▶ WHAT THIS TASK INVOLVES:
The line containing "localparam logic [4:0] baud_divisor_high_addr" marks the end: write out exactly every line from the first line of the data below through that line, and only those.

Start of EXERCISE DATA

### src/include/baud_pkg.sv
package baud_pkg;

  // Register byte addresses on the AXI4-Lite bus.
  localparam logic [4:0] baud_control_addr            = 5'h00;
  localparam logic [4:0] receive_status_control_addr  = 5'h04;
  localparam logic [4:0] baud_divisor_low_addr        = 5'h08;
  localparam logic [4:0] baud_divisor_high_addr       = 5'h0C;
  localparam logic [4:0] transmit_status_control_addr = 5'h10;

  // Field positions in baud_control.
  localparam int unsigned receive_idle_bit        = 6;
  localparam int unsigned wide_divisor_select_bit = 3;
  // Field positions in transmit_status_control.
  localparam int unsigned clock_source_select_bit = 7;
  localparam int unsigned sync_mode_bit           = 4;
  localparam int unsigned high_speed_select_bit   = 2;
  localparam int unsigned shift_empty_bit         = 1;

  // Writable masks and reset values.
  localparam logic [7:0] baud_control_wmask = 8'h1B;
  localparam logic [7:0] tx_status_wmask    = 8'hFD;
  localparam logic [7:0] rx_status_wmask    = 8'hF8;
  localparam logic [7:0] byte_zero          = 8'h00;

  // Prescale terminal counts: divide by 64, 16 or 4 clocks per divider step.
  localparam logic [5:0] prescale_64 = 6'h3F;
  localparam logic [5:0] prescale_16 = 6'h0F;
  localparam logic [5:0] prescale_4  = 6'h03;

  localparam logic [1:0] resp_okay   = 2'h0;
  localparam logic [1:0] resp_slverr = 2'h2;

  // Rate selection carried from the register file to the divider.
  typedef struct packed {
    logic        sync_mode;
    logic        wide_divisor;
    logic        high_speed;
    logic [15:0] divisor;
    logic        restart;
  } rate_cfg_s;

endpackage
[config.mk]
export PLATFORM = sky130hd
export DESIGN_NAME = sdm_lock_top
export DESIGN_NICKNAME = d
export VERILOG_FILES = /design/src/verilog/sdm_lock_top.v /design/src/verilog/sdm_window_cmp.v /design/src/verilog/sdm_lock_count.v
export VERILOG_INCLUDE_DIRS = /design/src /design/src/verilog
export SDC_FILE = /design/constraint.sdc
export NUM_CORES = 1
export LEC_CHECK = 0
export BUFFER_PORTS_ARGS = -buffer_cell sky130_fd_sc_hd__buf_4
export CAP_MARGIN = 10
export CELL_PAD_IN_SITES_DETAIL_PLACEMENT = 1
export CELL_PAD_IN_SITES_GLOBAL_PLACEMENT = 2
export CORE_UTILIZATION = 32
export CTS_CLUSTER_SIZE = 24
export DETAILED_ROUTE_END_ITERATION = 8
export GPL_ROUTABILITY_DRIVEN = 0
export PLACE_DENSITY = 0.91
export SYNTH_ARGS = -nofsm -noshare
export SYNTH_HDL_FRONTEND = slang
export SYNTH_HIERARCHICAL = 1
export SYNTH_SLANG_ARGS = --single-unit
[constraint.sdc]
create_clock -name clk -period 2.45 [get_ports clk]
set_clock_uncertainty 0.05 [all_clocks]
set_input_delay 0.49 -clock clk [delete_from_list [all_inputs] [get_ports clk]]
set_output_delay 0.49 -clock clk [all_outputs]
set_load 0.05 [all_outputs]
===== config.mk =====
export PLATFORM = sky130hd
export DESIGN_NAME = adc_ctrl_regs
export DESIGN_NICKNAME = d
export VERILOG_FILES = /design/src/rtl/adc_ctrl_pkg.sv /design/src/rtl/adc_ctrl_regs.sv /design/src/rtl/lane_serializer.sv
export SDC_FILE = /design/constraint.sdc
export NUM_CORES = 1
export LEC_CHECK = 0
export BUFFER_PORTS_ARGS = -buffer_cell sky130_fd_sc_hd__buf_2
export CORE_MARGIN = 2
export CORE_UTILIZATION = 65
export CTS_BUF_LIST = sky130_fd_sc_hd__clkbuf_4 sky130_fd_sc_hd__clkbuf_8
export DETAILED_ROUTE_END_ITERATION = 12
export PLACE_DENSITY = 0.86
export REMOVE_ABC_BUFFERS = 1
export SKIP_LAST_GASP = 1
export SLEW_MARGIN = 10
export SYNTH_ARGS = -nofsm -noshare
export SYNTH_HDL_FRONTEND = slang
export SYNTH_SLANG_ARGS = --single-unit
export TNS_END_PERCENT = 1

===== constraint.sdc =====
create_clock -name core_clk -period 10.43 [get_ports core_clk]
set_clock_uncertainty 0.2 [all_clocks]
set_input_delay 0.5215 -clock core_clk [delete_from_list [all_inputs] [get_ports core_clk]]
set_output_delay 0.5215 -clock core_clk [all_outputs]
set_load 0.005 [all_outputs]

End of EXERCISE DATA

▶ RESULT OF THE TASK:
### src/include/baud_pkg.sv
package baud_pkg;

  // Register byte addresses on the AXI4-Lite bus.
  localparam logic [4:0] baud_control_addr            = 5'h00;
  localparam logic [4:0] receive_status_control_addr  = 5'h04;
  localparam logic [4:0] baud_divisor_low_addr        = 5'h08;
  localparam logic [4:0] baud_divisor_high_addr       = 5'h0C;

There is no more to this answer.